Case presentation
A 73-years-old man had been on peritoneal dialysis for 9 years for chronic renal failure due to immunoglobulin A nephropathy and had switched to hemodialysis 3 years before the operations.
He had been taking lanthanum carbonate for seven years. Several months after lanthanum carbonate initiation, regular endoscopy revealed white granular lesions on the gastric mucosa at the gastric body and fundus (Fig.1-A). A biopsy of these lesions revealed chronic active inflammation with regenerative epithelium, intestinal metaplasia, and lanthanum deposition. Regular annual endoscopy revealed that these lesions had grown, changed morphologically, and spread gradually (Fig.1-B), but they showed no malignancy. Two months before the operation, regular endoscopy revealed a gradually growing, reddish, and elevated mucosa surrounded by white granular mucosa in the gastric antrum (Fig.2-A). Narrow band imaging (NBI) showed no signs of malignancy, such as an irregular microvascular pattern (Fig.2-B), but histological examination revealed well-differentiated adenocarcinoma. The clinical stage was T1bN0M0 stage I based on the TNM classification specified by the International Union Against Cancer (UICC). The boundary between the adenocarcinoma and mucosal changes with lanthanum deposition was unclear by endoscopy with NBI, and neoplastic lesions seemed to be spread around the gastric body.

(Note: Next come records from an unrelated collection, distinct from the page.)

<file path="src/hdl/urx_pkg.sv">
// Package of register map, field positions and frame constants for the serial receiver
package urx_pkg;
   // Register byte offsets
   localparam logic [7:0] URX_STATUS_OFS = 8'h00;
   localparam logic [7:0] URX_CONTROL_OFS = 8'h04;
   localparam logic [7:0] URX_FORMAT_OFS = 8'h08;
   localparam logic [7:0] URX_DATA_OFS = 8'h0c;
   localparam logic [7:0] URX_BAUD_OFS = 8'h10;
   // Status register fields
   localparam int URX_PE_BIT = 2;
   localparam int URX_DOR_BIT = 3;
   localparam int URX_FE_BIT = 4;
   localparam int URX_DS_BIT = 1;
   localparam int URX_RXC_BIT = 7;
   // Control register fields
   localparam int URX_B8_BIT = 1;
   localparam int URX_EN_BIT = 4;
   localparam int URX_IE_BIT = 7;
   // Format register fields
   localparam int URX_SIZE_LSB = 1;
   localparam int URX_SB_BIT = 6;
   localparam int URX_PM0_BIT = 4;
   localparam int URX_PM1_BIT = 5;
   // Reset values
   localparam logic [7:0] URX_FORMAT_RST = 8'h06;
   localparam logic [11:0] URX_BAUD_RST = 12'h000;
   // Sampling and character size
   localparam logic [4:0] URX_OSR_NORMAL = 5'h10;
   localparam logic [4:0] URX_OSR_DOUBLE = 5'h08;
   localparam logic [2:0] URX_SIZE_NINE = 3'h7;
endpackage : urx_pkg

</file>
<file path="src/hdl/urx_receiver.sv">
// Asynchronous serial receiver with two-entry buffer and APB registers
//
// Local design decisions: the placing of the registers and the APB interface to the registers.
`timescale 1ns/1ps
module urx_receiver
   import urx_pkg::*;
#(
   parameter int BAUD_WIDTH = 12
) (
   input wire logic mclk,
   input wire logic reset,
   input wire logic ce,
   input wire logic psel,
   input wire logic penable,
   input wire logic pwrite,
   input wire logic [7:0] paddr,
   input wire logic [31:0] pwdata,
   output logic [31:0] prdata,
   output logic pready,
   output logic pslverr,
   input wire logic global_irq_enable,
   input wire logic serial_rx_pin,
   output logic rx_pin_override,
   output logic rx_complete_irq
);
   typedef enum logic [1:0] {
      URX_IDLE = 2'b00,
      URX_START = 2'b01,
      URX_BITS = 2'b10,
      URX_HOLD = 2'b11
   } urx_state_type;

   urx_state_type state;
   urx_state_type next_state;
   logic [7:0] control;
   logic [7:0] next_control;
   logic [7:0] format;
   logic [7:0] next_format;
   logic double_speed_select;
   logic next_double_speed_select;
   logic [BAUD_WIDTH-1:0] baud;
   logic [BAUD_WIDTH-1:0] next_baud;
   logic [BAUD_WIDTH-1:0] prescale;
   logic [BAUD_WIDTH-1:0] next_prescale;
   logic [4:0] phase;
   logic [4:0] next_phase;
   logic [3:0] bit_index;
   logic [3:0] next_bit_index;
   logic [2:0] votes;
   logic [2:0] next_votes;
   logic [9:0] shifter;
   logic [9:0] next_shifter;
   logic [11:0] pending;
   logic [11:0] next_pending;
   logic overrun_flag;
   logic next_overrun_flag;
   logic line_prev;
   logic next_line_prev;
   logic [31:0] next_prdata;

   logic tick;
   logic rx_enable;
   logic [4:0] osr;
   logic [4:0] vote_first;
   logic [3:0] data_bits;
   logic [3:0] frame_bits;
   logic parity_on;
   logic bit_level;
   logic push;
   logic pop;
   logic fifo_full;
   logic rx_complete_flag;
   logic [11:0] head;
   logic [11:0] entry;
   logic acc;
   logic wr;
   logic parity_bad;
   logic [8:0] data_mask;
   logic vote_window;
   logic vote_done;
   logic bit_last;
   logic stop_bit;

   // Entry layout: [8:0] data, 9 frame error, 10 overrun, 11 parity error
   assign rx_enable = control[URX_EN_BIT];
   assign parity_on = format[URX_PM1_BIT];
   assign osr = double_speed_select ? URX_OSR_DOUBLE : URX_OSR_NORMAL;
   assign vote_first = double_speed_select ? 5'h04 : 5'h08;
   assign data_bits = (format[URX_SIZE_LSB+:3] == URX_SIZE_NINE) ? 4'h9 :
      4'h5 + {2'h0, format[URX_SIZE_LSB+:2]};
   assign frame_bits = data_bits + {3'h0, parity_on};
   assign tick = prescale == '0;
   // Phase equals the number of the sample taken at this tick
   assign vote_window = phase >= vote_first && phase <= vote_first + 5'h02;
   assign vote_done = phase == vote_first + 5'h03;
   assign bit_last = phase == osr;
   assign stop_bit = bit_index == frame_bits;
   assign acc = psel && penable;
   assign wr = acc && pwrite;
   assign pop = acc && !pwrite && paddr == URX_DATA_OFS;
   assign pready = 1'b1;
   assign rx_pin_override = rx_enable;
   // Level request, held until the buffer is read empty
   assign rx_complete_irq = rx_complete_flag && control[URX_IE_BIT] &&
      global_irq_enable;

   urx_vote u_vote (
      .samples(votes),
      .level(bit_level)
   );

   // Clearing enable empties the buffer at the next edge
   urx_fifo #(.WIDTH(12), .DEPTH(2)) u_fifo (
      .mclk(mclk),
      .reset(reset),
      .ce(ce),
      .flush(!rx_enable),
      .push(push),
      .push_data(pending),
      .pop(pop),
      .head(head),
      .not_empty(rx_complete_flag),
      .full(fifo_full)
   );

   always_comb begin
      data_mask = 9'h1ff >> (4'h9 - data_bits);
      parity_bad = 1'b0;
      for (int i = 0; i < 9; i++) begin
         if (i < int'(data_bits)) begin
            parity_bad = parity_bad ^ shifter[i];
         end
      end
      // Even: data xor parity must be zero; odd: one
      parity_bad = parity_on && (parity_bad ^ shifter[data_bits] ^
         format[URX_PM0_BIT]);
      entry = {parity_bad, overrun_flag, !bit_level, shifter[8:0] & data_mask};
   end

   always_comb begin
      next_state = state;
      next_prescale = tick ? baud : prescale - 1'b1;
      next_phase = phase;
      next_bit_index = bit_index;
      next_votes = votes;
      next_shifter = shifter;
      next_pending = pending;
      next_overrun_flag = overrun_flag;
      next_line_prev = serial_rx_pin;
      push = 1'b0;
      // A held frame moves in as soon as a buffer slot frees
      if (state == URX_HOLD && (!fifo_full || pop)) begin
         push = 1'b1;
         next_overrun_flag = 1'b0;
         next_state = URX_IDLE;
      end
      if (!rx_enable) begin
         next_state = URX_IDLE;
         next_overrun_flag = 1'b0;
      end else if (tick) begin
         unique case (state)
            URX_IDLE, URX_HOLD: begin
               if (line_prev && !serial_rx_pin) begin
                  // Edge sample is sample one, so the next tick takes sample two
                  next_phase = 5'h02;
                  next_state = URX_START;
                  if (state == URX_HOLD && !push) begin
                     // The held frame is overwritten; the new one carries the overrun
                     next_overrun_flag = 1'b1;
                  end
               end
            end
            URX_START, URX_BITS: begin
               next_phase = phase + 1'b1;
               if (vote_window) begin
                  next_votes = {votes[1:0], serial_rx_pin};
               end
               if (state == URX_START && vote_done) begin
                  if (bit_level) begin
                     next_state = URX_IDLE;
                  end
               end
               if (bit_last) begin
                  next_phase = 5'h01;
                  if (state == URX_START) begin
                     next_state = URX_BITS;
                     next_bit_index = 4'h0;
                  end
               end
               if (state == URX_BITS && vote_done) begin
                  if (stop_bit) begin
                     // First stop bit ends the frame; later stop bits ignored
                     next_pending = entry;
                     next_state = URX_HOLD;
                     next_line_prev = 1'b0;
                  end else begin
                     next_shifter[bit_index] = bit_level;
                     next_bit_index = bit_index + 1'b1;
                  end
               end
            end
         endcase
      end else begin
         next_line_prev = line_prev;
      end
   end

   always_comb begin
      next_control = control;
      next_format = format;
      next_double_speed_select = double_speed_select;
      next_baud = baud;
      next_prdata = 32'h0;
      if (wr) begin
         unique case (paddr)
            // Error flags are not writable from software
            URX_STATUS_OFS: next_double_speed_select = pwdata[URX_DS_BIT];
            URX_CONTROL_OFS: next_control = pwdata[7:0] & 8'h90;
            URX_FORMAT_OFS: next_format = pwdata[7:0];
            URX_BAUD_OFS: next_baud = pwdata[BAUD_WIDTH-1:0];
            default: ;
         endcase
      end
      if (acc && !pwrite) begin
         unique case (paddr)
            URX_STATUS_OFS: begin
               // Error flags hide while the buffer is empty
               next_prdata[URX_RXC_BIT] = rx_complete_flag;
               next_prdata[URX_FE_BIT] = rx_complete_flag & head[9];
               next_prdata[URX_DOR_BIT] = rx_complete_flag & head[10];
               next_prdata[URX_PE_BIT] = rx_complete_flag & head[11];
               next_prdata[URX_DS_BIT] = double_speed_select;
            end
            URX_CONTROL_OFS: next_prdata[7:0] = control | {6'h0, head[8], 1'b0};
            URX_FORMAT_OFS: next_prdata[7:0] = format;
            URX_DATA_OFS: next_prdata[7:0] = head[7:0];
            URX_BAUD_OFS: next_prdata[BAUD_WIDTH-1:0] = baud;
            default: ;
         endcase
      end
   end

   // Read data is combinational off head to match zero-wait pready
   assign prdata = next_prdata;
   assign pslverr = 1'b0;

   always_ff @(posedge mclk) begin
      if (reset) begin
         state <= URX_IDLE;
         control <= 8'h00;
         format <= URX_FORMAT_RST;
         double_speed_select <= 1'b0;
         baud <= URX_BAUD_RST;
         prescale <= '0;
         phase <= 5'h00;
         bit_index <= 4'h0;
         votes <= 3'h7;
         shifter <= 10'h000;
         pending <= 12'h000;
         overrun_flag <= 1'b0;
         line_prev <= 1'b1;
      end else if (ce) begin
         state <= next_state;
         control <= next_control;
         format <= next_format;
         double_speed_select <= next_double_speed_select;
         baud <= next_baud;
         prescale <= next_prescale;
         phase <= next_phase;
         bit_index <= next_bit_index;
         votes <= next_votes;
         shifter <= next_shifter;
         pending <= next_pending;
         overrun_flag <= next_overrun_flag;
         line_prev <= next_line_prev;
      end
   end
endmodule : urx_receiver

</file>
<file path="src/hdl/urx_vote.sv">
// Three-sample majority vote
`timescale 1ns/1ps
module urx_vote
   import urx_pkg::*;
(
   input wire logic [2:0] samples,
   output logic level
);
   assign level = (samples[0] & samples[1]) | (samples[1] & samples[2]) |
      (samples[0] & samples[2]);
endmodule : urx_vote

</file>
<file path="src/hdl/urx_fifo.sv">
// Two-entry receive buffer holding data and per-frame error flags
`timescale 1ns/1ps
module urx_fifo
   import urx_pkg::*;
#(
   parameter int WIDTH = 12,
   parameter int DEPTH = 2
) (
   input wire logic mclk,
   input wire logic reset,
   input wire logic ce,
   input wire logic flush,
   input wire logic push,
   input wire logic [WIDTH-1:0] push_data,
   input wire logic pop,
   output logic [WIDTH-1:0] head,
   output logic not_empty,
   output logic full
);
   logic [WIDTH-1:0] mem [DEPTH];
   logic [WIDTH-1:0] next_mem [DEPTH];
   logic [1:0] count;
   logic [1:0] next_count;
   logic do_pop;
   logic do_push;

   assign head = mem[0];
   assign not_empty = count != 2'h0;
   assign full = count == 2'(DEPTH);
   assign do_pop = pop && not_empty;
   assign do_push = push && (!full || do_pop);

   always_comb begin
      next_count = count;
      for (int i = 0; i < DEPTH; i++) begin
         next_mem[i] = mem[i];
      end
      if (flush) begin
         next_count = 2'h0;
      end else begin
         if (do_pop) begin
            for (int i = 0; i < DEPTH - 1; i++) begin
               next_mem[i] = mem[i + 1];
            end
         end
         if (do_push) begin
            next_mem[int'(count) - (do_pop ? 1 : 0)] = push_data;
         end
         next_count = count + 2'(do_push) - 2'(do_pop);
      end
   end

   always_ff @(posedge mclk) begin
      if (reset) begin
         count <= 2'h0;
         for (int i = 0; i < DEPTH; i++) begin
            mem[i] <= '0;
         end
      end else if (ce) begin
         count <= next_count;
         for (int i = 0; i < DEPTH; i++) begin
            mem[i] <= next_mem[i];
         end
      end
   end
endmodule : urx_fifo

</file>
<file path="config.mk">
export PLATFORM = sky130hd
export DESIGN_NAME = urx_receiver
export DESIGN_NICKNAME = d
export VERILOG_FILES = /design/src/hdl/urx_pkg.sv /design/src/hdl/urx_receiver.sv /design/src/hdl/urx_vote.sv /design/src/hdl/urx_fifo.sv
export SDC_FILE = /design/constraint.sdc
export NUM_CORES = 1
export LEC_CHECK = 0
export ABC_AREA = 1
export BUFFER_PORTS_ARGS = -buffer_cell sky130_fd_sc_hd__clkbuf_2
export CAP_MARGIN = 10
export CORE_AREA = 2 2 114 127
export CTS_CLUSTER_DIAMETER = 200
export CTS_CLUSTER_SIZE = 20
export DETAILED_ROUTE_END_ITERATION = 7
export DIE_AREA = 0 0 116 129
export GPL_TIMING_DRIVEN = 0
export PLACE_DENSITY = 0.71
export SYNTH_ARGS = -nofsm -noshare
export SYNTH_HDL_FRONTEND = slang
export SYNTH_SLANG_ARGS = --single-unit
</file>
<file path="constraint.sdc">
create_clock -name mclk -period 5.7 [get_ports mclk]
set_input_delay 0.285 -clock mclk [delete_from_list [all_inputs] [get_ports mclk]]
set_output_delay 0.285 -clock mclk [all_outputs]
set_load 0.03 [all_outputs]
</file>
==> results by group <==
GRT
  • Gr ovfl total: 0
  • Met2 usage: 0.381
  • GRT Total Usage: 0.223
  • Pin count of the biggest net entering global routing: 17
  • GR Layer Usage met1: 0.286
  • First-pass GRT wire length: 26200 µm
  • Vias in the first global route: 5382
  • Initial antenna violation count: 0
  • Global route hottest layer: met2
  • Met3 Usage GRT: 0.0193

Synth
  • Syn Inst Count: 864
  • Avg Cell Area, Syn: 7.02 µm²
  • EDFF count, synth: 24
  • Post-synth top area share: 0.248
  • Synth top cells by count: nand2_1, inv_1, nor2_1, a21oi_1, dfxtp_1
  • Synth async-reset ratio: 0
  • Count leader, synth: nand2_1
  • Post-synth top flop: dfxtp_1
  • Post-Syn Area: 6060 µm²
  • Distinct cells, synth: 47
  • Largest cells by area after synthesis: dfxtp_1, edfxtp_1, nand2_1
  • Yosys warning count: 0
  • Flops & latches, synth: 99
  • Sequential area share after synthesis: 0.366
  • Yosys top cell by area: dfxtp_1

STA
  • Setup slack after layout: 2860 ps
  • Achievable Freq: 352 MHz
  • Final min period: 2840 ps
  • Worst Hold Slack: 160 ps
  • Final period utilization: 0.499
  • Final Max Slew Viols: 0
  • Final hold vios: 0
  • Final setup viols: 0
  • Max_slew headroom: 0.419
  • Final Skew: 8.87 ps
  • Setup_tns: 0 ps
  • Worst Tran Pin Value: 858 ps
  • RSZ-0062 raised after global routing: no

Final layout
  • Core Util, Final: 0.504
  • Nets: 1008
  • Antenna cells: 0
  • Design area: 6860 µm²
  • Layout area overhead: 13.2%
  • Proportion of layout cells with a drive suffix above 1: 0.121

Critical path
  • CP max FO: 10
  • Req. time, crit path: 5780 ps
  • CP Launch Type: register
  • CP endpoint kind: register
  • WS Path Type: register to register
  • Critical Path AT: 2920 ps

Die
  • Core Box Area: 13600 µm²
  • Starting Density: 0.445
  • Area of the die: 15000 µm²
  • Site Rows: 45
  • Num ports: 84
  • Die height: 129 µm
  • Die width: 116 µm

Status
  • Status: finished, final reports clean

Clocking
  • Post-CTS Resized: 0
  • Worst-case clock buffer depth: 2
  • H-tree depth: 3
  • Clock root buffer: clkbuf_16
  • Hold_buf cts: 0
  • # clock sinks: 99
  • Worst-path clk slew: 70 ps
  • CTS tree: yes
  • Worst-skew pair later-pin latency: 350 ps
  • Setup bufs post-CTS: 0
  • Number of buffers created by CTS: 9

Drt
  • DRC viols: 0
  • Wire length per cell: 14.2 µm
  • 1st-iter DRT viols: 359
  • Routed vias/inst: 5.14
  • ANT nets after route: 0
  • DRT Wirelength: 16100 µm
  • Vias: 5806
  • DRT Pass-1 Iters: 5

Hold path
  • HP Class: input port to register

Flow run
  • Max cap viols: 0

Place
  • I/O Buffers: 40
  • Area after DPL: 6580 µm²
  • DP HPWL: 12700 µm
  • Gpl congestion: 0.951
  • DP Worst Slack: 2560 ps

Power
  • Leak: 0.00300 µW
  • Maximum vdd ir drop: 0.153 mV
  • Pwr dens: 265 nW/µm²
## logic make-up after synthesis
| group | count (synthesis) | synth area share |
|---|---|---|
| and+or+nand+nor | 378 | 0.274 |
| AOI/OAI and AO/OA | 183 | 0.172 |
| DFF | 99 | 0.366 |
| adders and majority gates | 24 | 0.0495 |
| xor gates and xnor gates | 9 | 0.0130 |
| buffers and inverters | 169 | 0.124 |
| other | 2 | 0.00124 |
## critical path, cell delays in order, from the launching register on
cell	delay [ps]
dfxtp_1	340
nor2_1	300
nor2_2	130
buf_4	190
ha_1	200
ha_1	280
inv_1	60
o21ai_1	300
nand3_1	160
clkbuf_1	220
nor2_1	270
a211oi_1	120
## sequential cells by signal, summed over array words and instances (netlist names)
signal / cells
double_speed_select: 1
format: 8
shifter: 10
bit_index: 4
votes: 3
overrun_flag: 1
control: 2
baud: 12
u_fifo.mem: 24
pending: 12
prescale: 12
phase: 5
u_fifo.count: 2
state: 2
line_prev: 1
## report_power, final
part,total [µW],switching (µW),internal (µW)
Sequential,808,42.7,765
Combinational,425,273,151
Clock,586,264,322
Total,1820,581,1240
## metal layers
| metal | up-vias | part of all wire | routed length, µm |
|---|---|---|---|
| li1 | 2966 | - | - |
| met1 | 2669 | 0.46 | 7360 |
| met2 | 139 | 0.48 | 7640 |
| met3 | 32 | 0.034 | 542 |
| met4 | 0 | 0.034 | 539 |
| met5 | - | 0 | 0 |
## path summary, 6_finish.rpt
check	slack, ps	cells after the start	to	start
max reg2reg	2860	11	u_fifo.mem[0][3]	u_fifo.count[1]
min	160	3	baud[8]	pwdata[8]
max	2860	11	u_fifo.mem[0][3]	u_fifo.count[1]
min reg2reg	470	2	overrun_flag	overrun_flag
## cells in the final DEF (no fill, tap or decap), drive strengths merged
| cell | instances |
|---|---|
| nand2 | 186 |
| inv | 115 |
| xnor2 | 1 |
| nand3 | 44 |
| o21bai | 1 |
| o221ai | 1 |
| a31oi | 4 |
| nor3 | 35 |
| o211ai | 11 |
| buf | 32 |
| clkinv | 3 |
| a21oi | 78 |
| clkinvlp | 2 |
| o2111ai | 1 |
| xor2 | 8 |
| o21ai | 65 |
| or2 | 2 |
| clkbuf | 74 |
| a311oi | 1 |
| edfxtp | 24 |
| o311ai | 2 |
| o311a | 1 |
| conb | 22 |
| nand4 | 23 |
| o22ai | 1 |
| ha | 24 |
| a211oi | 12 |
| a22o | 1 |
| nor2 | 88 |
| o21a | 1 |
| a41oi | 2 |
| o31ai | 1 |
| dfxtp | 75 |
## per-stage QoR
stage          total power (µW)  instances
2_1_floorplan              1150        884
4_1_cts                    1820       1129
3_3_place_gp               1240       1112
3_5_place_dp               1240       1113
5_1_grt                    1910       1129
6_report                   1820       1129
## cell type report
type	instances	area, µm²
fill	1385	6760
multi-input combinational	616	3160
sequential	99	2220
inverter	116	437
buffer	53	315
clock buffer	12	258
tap	188	235
timing repair buffer	41	208
clock inverter	4	25.0
Note: power is estimated with default switching activity, not from simulation.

Therefore, we planned to perform a surgical operation to achieve curative resection and laparoscopic distal gastrectomy with lymph node dissection. Histopathological examination revealed a well-differentiated tubular adenocarcinoma, which was limited to the antrum surrounded by lanthanum nodules (Fig.3-A). The tumor was limited to the mucosa at the gastric antrum, and the pathological stage was T1aN0M0 stage I. Lanthanum deposition was observed in the lamina propria of the carcinoma and gastric mucosa (Fig.3-B). Histological alterations, such as glandular atrophy and hyperplasia, were also observed. The resected lymph nodes also included lanthanum deposits eaten by macrophages (Fig.3-C). In the interstitium of cancerous and non-cancerous lesions, lanthanum was mostly eaten by macrophages that expressed CD68 (Fig.4-A, B).